Anschlag in der Nacht des 9. November: Pinneberger Synagoge angegriffen
Der Sachschaden wird bald behoben sein. Schlimmer ist die symbolische und psychologische Wirkung der Tat am Jahrestag der Reichspogromnacht.
HAMBURG taz | Der Tatzeitpunkt legt den Täterkreis nahe. Am 9. November haben Unbekannte einen Anschlag auf die Synagoge in Pinneberg verübt. 75 Jahre nach der Reichspogromnacht wurde die Eingangtür zu dem jüdischen Gemeindezentrum beschädigt. „Der Täter oder die Täter dürften aus der rechtsextremen Szene kommen“, vermutet Gemeindevorsteher Wolfgang Seibert. Sie hätten an diesem besonderen Datum wohl zeigen wollen: „Sie sind noch da, sie können es immer noch tun – uns angreifen, uns vernichten.“
Am Sonntagmorgen gegen 8.30 Uhr hatte ein Gemeindemitglied den Schaden entdeckt. Bei einem Kontrollgang am Abend zuvor gegen 19 Uhr sei nichts aufgefallen. Dass die Scheiben nicht zerbarsten, dürfte daran gelegen haben, dass sie aus Sicherheitsglas sind. Drei dicht beieinander liegende Einschläge mit unterschiedlichen Tiefen finden sich im Glas am Eingang. „Mit einem spitzen Hammer könnte jemand den Schaden verübt haben“, sagt Seibert. Von einem Einbruchsversuch gehe er nicht aus. Denn Einbrecher würden nicht versuchen, an der Vorderfront, sondern übers Hinterhaus in das Gebäude einzudringen.

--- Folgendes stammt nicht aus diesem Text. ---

==> wip/zinc <==
==> flow/design.v <==
module FIR_low_pass_filter(
	input clk,
	input rst,
	input [7:0]FIR_IN,
	output reg [16:0]FIR_OUT
);
reg[7:0] delay_pipeline1;
reg[7:0] delay_pipeline2;
reg[7:0] delay_pipeline3;
reg[7:0] delay_pipeline4;
reg[7:0] delay_pipeline5;
reg[7:0] delay_pipeline6;
reg[7:0] delay_pipeline7;
reg[7:0] delay_pipeline8;
reg[7:0] delay_pipeline9;
wire[7:0] coeff1 = 8'd7;	 
wire[7:0] coeff2 = 8'd5;
wire[7:0] coeff3 = 8'd51;
wire[7:0] coeff4 = 8'd135;
wire[7:0] coeff5 = 8'd179;
wire[7:0] coeff6 = 8'd135;
wire[7:0] coeff7 = 8'd51;
wire[7:0] coeff8 = 8'd5;
wire[7:0] coeff9 = 8'd7;
reg signed [16:0] multi_data1 ; 
reg signed [16:0] multi_data2 ;
reg signed [16:0] multi_data3 ;
reg signed [16:0] multi_data4 ;
reg signed [16:0] multi_data5 ;
reg signed [16:0] multi_data6 ;
reg signed [16:0] multi_data7 ;
reg signed [16:0] multi_data8 ;
reg signed [16:0] multi_data9 ;
always@(posedge clk or negedge rst)
if(!rst)
begin
	delay_pipeline1 <= 8'b0 ;
	delay_pipeline2 <= 8'b0 ;
	delay_pipeline3 <= 8'b0 ;
	delay_pipeline4 <= 8'b0 ;
	delay_pipeline5 <= 8'b0 ;
	delay_pipeline6 <= 8'b0 ;
	delay_pipeline7 <= 8'b0 ;
	delay_pipeline8 <= 8'b0 ;
	delay_pipeline9 <= 8'b0 ;
end
else
begin
	delay_pipeline1 <= FIR_IN;
	delay_pipeline2 <= delay_pipeline1 ;
	delay_pipeline3 <= delay_pipeline2 ;
	delay_pipeline4 <= delay_pipeline3 ;
	delay_pipeline5 <= delay_pipeline4 ;
	delay_pipeline6 <= delay_pipeline5 ;
	delay_pipeline7 <= delay_pipeline6 ;
	delay_pipeline8 <= delay_pipeline7 ;
	delay_pipeline9 <= delay_pipeline8 ;
end
always@(posedge clk or negedge rst)  
	if(!rst)
		multi_data1 <= 17'b0 ;
	else
		multi_data1 <= delay_pipeline1*coeff1 ;
always@(posedge clk or negedge rst)  
	if(!rst)
		multi_data2 <= 17'b0 ;
	else
		multi_data2 <= delay_pipeline2*coeff2 ;
always@(posedge clk or negedge rst)  
	if(!rst)
		multi_data3 <= 17'b0 ;
	else
		multi_data3 <= delay_pipeline3*coeff3 ;
always@(posedge clk or negedge rst)  
	if(!rst)
		multi_data4 <= 17'b0 ;
	else
		multi_data4 <= delay_pipeline4*coeff4 ;
always@(posedge clk or negedge rst)  
	if(!rst)
		multi_data5 <= 17'b0 ;
	else
		multi_data5 <= delay_pipeline5*coeff5 ;
always@(posedge clk or negedge rst)  
	if(!rst)
		multi_data6 <= 17'b0 ;
	else
		multi_data6 <= delay_pipeline6*coeff6 ;
always@(posedge clk or negedge rst)  
	if(!rst)
		multi_data7 <= 17'b0 ;
	else
		multi_data7 <= delay_pipeline7*coeff7 ;
always@(posedge clk or negedge rst)  
	if(!rst)
		multi_data8 <= 17'b0 ;
	else
		multi_data8 <= delay_pipeline8*coeff8 ;
always@(posedge clk or negedge rst)  
	if(!rst)
		multi_data9 <= 17'b0 ;
	else
		multi_data9 <= delay_pipeline9*coeff9 ;
always@(posedge clk or negedge rst)
	if(!rst)
		FIR_OUT <= 16'b0 ;
	else
		FIR_OUT <= multi_data1 + multi_data2 + multi_data3 + multi_data4 +multi_data5 + multi_data6 + multi_data7 + multi_data8 + multi_data9 ;
endmodule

Am Sonntag hat die Abteilung Staatsschutz der Polizei die Ermittlungen aufgenommen. Am Clara-Bartram-Weg sicherten die Beamten Spuren. Patronenhülsen, die auf Schüsse hinweisen könnten, fanden sie nicht. Ob die Tat wirklich in der Nacht vom 9. auf den 10. November stattfand, werde noch überprüft, sagt Sandra Mohr, Pressesprecherin der Polizeidirektion Bad Segeberg. Sicher sei das bisher nicht, sagt Mohr. Von einem Anschlag möchte die Pressesprecherin nicht sprechen. „Es liegt eine Sachbeschädigung vor“, betont sie gegenüber der taz.

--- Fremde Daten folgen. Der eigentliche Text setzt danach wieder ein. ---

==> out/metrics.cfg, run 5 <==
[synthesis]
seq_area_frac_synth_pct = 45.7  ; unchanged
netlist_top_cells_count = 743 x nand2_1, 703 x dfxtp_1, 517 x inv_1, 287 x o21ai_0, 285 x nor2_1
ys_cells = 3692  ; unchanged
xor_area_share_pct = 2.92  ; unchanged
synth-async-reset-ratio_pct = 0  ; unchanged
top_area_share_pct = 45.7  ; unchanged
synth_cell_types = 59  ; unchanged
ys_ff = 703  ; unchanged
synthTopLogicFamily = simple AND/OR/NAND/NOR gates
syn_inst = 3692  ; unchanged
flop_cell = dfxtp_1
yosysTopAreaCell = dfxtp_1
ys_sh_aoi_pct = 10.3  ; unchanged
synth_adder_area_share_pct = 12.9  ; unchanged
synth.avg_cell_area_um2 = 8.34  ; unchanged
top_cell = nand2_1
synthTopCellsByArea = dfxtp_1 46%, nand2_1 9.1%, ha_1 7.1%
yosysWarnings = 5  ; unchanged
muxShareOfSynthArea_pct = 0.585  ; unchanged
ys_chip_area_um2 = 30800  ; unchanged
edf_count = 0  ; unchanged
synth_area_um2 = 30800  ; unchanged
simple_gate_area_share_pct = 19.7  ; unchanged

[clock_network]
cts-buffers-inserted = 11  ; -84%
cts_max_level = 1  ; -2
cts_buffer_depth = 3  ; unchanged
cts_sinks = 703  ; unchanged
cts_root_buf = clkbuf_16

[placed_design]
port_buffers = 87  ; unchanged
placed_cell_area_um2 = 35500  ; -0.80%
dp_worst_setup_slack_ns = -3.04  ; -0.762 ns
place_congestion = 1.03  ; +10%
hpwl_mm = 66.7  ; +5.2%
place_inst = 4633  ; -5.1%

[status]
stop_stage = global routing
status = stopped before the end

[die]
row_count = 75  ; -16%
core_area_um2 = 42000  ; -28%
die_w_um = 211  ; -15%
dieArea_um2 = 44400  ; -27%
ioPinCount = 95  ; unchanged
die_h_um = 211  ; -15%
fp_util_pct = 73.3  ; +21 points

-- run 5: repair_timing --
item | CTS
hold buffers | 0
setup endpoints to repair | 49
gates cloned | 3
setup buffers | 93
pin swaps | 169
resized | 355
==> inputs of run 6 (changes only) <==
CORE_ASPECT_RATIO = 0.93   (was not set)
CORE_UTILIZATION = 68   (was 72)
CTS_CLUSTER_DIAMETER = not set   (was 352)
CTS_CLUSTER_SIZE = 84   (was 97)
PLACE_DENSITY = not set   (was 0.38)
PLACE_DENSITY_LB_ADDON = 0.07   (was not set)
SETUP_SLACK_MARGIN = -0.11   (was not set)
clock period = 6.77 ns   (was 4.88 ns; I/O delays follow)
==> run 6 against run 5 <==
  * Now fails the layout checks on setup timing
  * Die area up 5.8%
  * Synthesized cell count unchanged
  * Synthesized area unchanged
run 1:
Design radar, start of the top module:
 module radar(  input clk, input rst, input echo, input [1:0] boton_cambiar_grados, output done, output trigger,
 output [15:0] distance, output PWM, input ultra);
==> flow/config.mk <==
export PLATFORM = sky130hd
export DESIGN_NAME = radar
export DESIGN_NICKNAME = radar
export VERILOG_FILES = /design/flow/design.v
export SDC_FILE = /design/flow/constraint.sdc
export NUM_CORES = 4
export LEC_CHECK = 0
export ABC_AREA = 1
export CAP_MARGIN = 20
export CELL_PAD_IN_SITES_GLOBAL_PLACEMENT = 0
export CORE_ASPECT_RATIO = 0.88
export CORE_MARGIN = 2
export CORE_UTILIZATION = 72
export CTS_CLUSTER_DIAMETER = 393
export GPL_ROUTABILITY_DRIVEN = 0
export PLACE_DENSITY_LB_ADDON = 0.01
export SLEW_MARGIN = 20
export TNS_END_PERCENT = 25
==> flow/constraint.sdc <==
create_clock -name core_clock -period 15.5 [get_ports {clk}]
set_input_delay 3.1000 -clock core_clock [delete_from_list [all_inputs] [get_ports {clk}]]
set_output_delay 3.1000 -clock core_clock [all_outputs]
set_load 0.01 [all_outputs]
run.sh (not shown) runs the stock make flow with config.mk's settings and CLKGATE_MAP_FILE=.
Run 1 did not finish: a tool error stopped it during global routing.
--- input diff run 1..run 2 ---
- clearing CTS_CLUSTER_DIAMETER, which used to be 393
- clearing GPL_ROUTABILITY_DRIVEN, which used to be 0
- clearing CORE_ASPECT_RATIO, which used to be 0.88
- clearing CELL_PAD_IN_SITES_GLOBAL_PLACEMENT, which used to be 0
- swapping 72 for 69 in CORE_UTILIZATION
- clearing PLACE_DENSITY_LB_ADDON, which used to be 0.01
- clearing TNS_END_PERCENT, which used to be 25
- swapping 15.5 for 12.0 in the clock period (ns, I/O delays scaled along)
==> comparison <==
- Placed wire-length estimate after detailed placement: lower on run 1
- Total I/O pin count came out exactly the same in run 1 and run 2.
- As far as portion of the post-synthesis area used by sequential elements goes, run 1 and run 2 are indistinguishable; the numbers are identical.
- [compare] base=run 1 new=run 2: height of the chip went up, cell total after placement went up, post-synthesis chip area from yosys did not really move, number of placement rows went up.
- Looking at area of the chip, run 2 sits 1400 um2 higher than run 1 does.
- Placed standard-cell area, run 1 and run 2, lower one = run 1.
- Run 2 got as far as clock tree synthesis, where a tool error ended the run.
The following lists how run 3 was set up differently from run 2:
- CORE_UTILIZATION: 69 -> 43
- ABC_AREA: 1 -> unset
- the clock period (ns, I/O delays scaled along): 12.0 -> 23.5
[summary]
The mean cell area of the mapped netlist in run 3 is 1.2 times that in run 2. As far as fraction of registers with async set or reset after synthesis goes, run 3 and run 2 are indistinguishable; the numbers are identical. Summary: with run 2 as the reference, number of different library cells in the post-synthesis netlist in run 3 moved up by more than 100%. Run 3 vs run 2 on xor/xnor share of the synthesized area: run 3 is the higher one. Summary of run 3 and run 2: one run falls short of a clean finish, namely run 2. For run 2, the flow was terminated by a tool error in clock tree synthesis and produced no final design.
diff inputs: run 3 => run 4
- setting SETUP_SLACK_MARGIN to 0.35 for the first time
- setting ABC_AREA to 1 for the first time
- setting HOLD_SLACK_MARGIN to 0.28 for the first time
- changing CORE_UTILIZATION from 43 to 72
- setting PLACE_DENSITY_LB_ADDON to 0.06 for the first time
- setting CTS_CLUSTER_SIZE to 15 for the first time
- changing the clock period (ns, I/O delays scaled along) from 23.5 to 12.0
[summary]
From run 3 to run 4, count of boundary I/O pins did not move at all. Of run 4 and run 3, the higher area share of and/or/nand/nor cells after synthesis belongs to run 4. Re share of the synthesized netlist area taken by xor and xnor gates: run 4 and run 3 aren't equal, and the lower value belongs to run 4. Taking run 3 over run 4, the core area ratio works out to 1.5. Run 4: aborted in detailed placement (tool error). Relative to run 3, the area enclosed by the die boundary measured on run 4 has decreased by more than a quarter. In the reports for run 4 and run 3, the smaller synthesized area per cell belongs to run 4.

* * *

radar again, from the RTL that the note above started with.
clock: 13.5 ns
lec_check: 0
abc_area: 1
cap_margin: 20
core_margin: 2
core_utilization: 72
cts_cluster_diameter: 219
cts_cluster_size: 48
hold_slack_margin: 0.29
place_density_lb_addon: 0.19
setup_slack_margin: -1.01
slew_margin: 20
tns_end_percent: 5
The baseline failed in 4_1_cts.
Edit:
Settings changed: CTS_CLUSTER_DIAMETER 219 to default, CTS_CLUSTER_SIZE 48 to 15, HOLD_SLACK_MARGIN 0.29 to default, PLACE_DENSITY_LB_ADDON 0.19 to 0.06, SETUP_SLACK_MARGIN -1.01 to default, TNS_END_PERCENT 5 to default.
Clock period 13.5 ns to 12.0 ns, I/O delays scaled along.
The new run failed in 3_5_place_dp.
Area after synthesis does not change.
Die area stays the same.
Synthesized cell count is unchanged.
Edit:
Settings changed: CTS_CLUSTER_SIZE 15 to 10, PLACE_DENSITY_LB_ADDON 0.06 to 0.05, TNS_END_PERCENT from default to 15.
Clock period 12.0 ns to 16.8 ns, I/O delays scaled along.
Result: The new run completed with no timing, DRC or antenna violations. Synthesized cell count does not change. Die area stays the same. Synthesized area stays the same.
Edit:
Settings changed: ABC_AREA 1 to default, CORE_UTILIZATION 72 to 65, CTS_CLUSTER_SIZE 10 to default, PLACE_DENSITY_LB_ADDON 0.05 to default, TNS_END_PERCENT 15 to default.
Clock period 16.8 ns to 17.0 ns, I/O delays scaled along.
After rerunning: With this change the flow aborted during 5_1_grt (GRT-0116); die area went up by 1.1%; synthesized cell count came out lower by 27%; area after synthesis goes down by 8.7%.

Schon 1983 hat in Pinneberg die "Aktionsfront Nationaler Sozialisten" eine "Kreisgruppe" unterhalten.
Bis zum Verbot der "Freiheitlichen Deutschen Arbeiterpartei" 1995 waren Kader der Vereinigung vor Ort aktiv.
2009 starteten Kameradschaftsstrukturen, die sich in der Stadt "Jugend für Pinneberg" nennen, den "Tag der Deutschen Zukunft".
Bis heute bestreitet die "Jugend für Pinneberg", die mit der NPD zusammenarbeitet, die Einschätzung des Verfassungsschutzes, sie sei nur "kurzlebig" gewesen. "Wir sind noch da!", steht auf der Website "Jugend für Pinneberg".
Eine erste Schätzung eines Architekten gehe von Reparaturkosten von bis zu 1.000 Euro aus, sagt Seibert. Doch der materielle Schaden sei bloß das eine. Viel verheerender sei die symbolische Wirkung, sagt der 66-Jährige, dessen Großeltern das Vernichtungslager Auschwitz überlebten. „Mir geht es nicht gut“, sagt Seiber denn auch. Die 260 Mietglieder zählende Gemeinde, die seit 2002 besteht, sei „geschockt“.
Das Datum für den Anschlag, da ist Seibert sich sicher, wurde bewusst gewählt. In der Nacht vom 9. auf den 10. November 1938 klirrten in Deutschland während der sogenannten „Reichskristallnacht“ die Scheiben von jüdischen Geschäften. Die nationalsozialistische Regierung ließ Synagogen und Bethäuser in Brand setzen – zum Teil mit Hilfe der Anwohner und unter deren Applaus. Mehr als 400 jüdischen Menschen kam Studien zufolge in dieser Nacht um.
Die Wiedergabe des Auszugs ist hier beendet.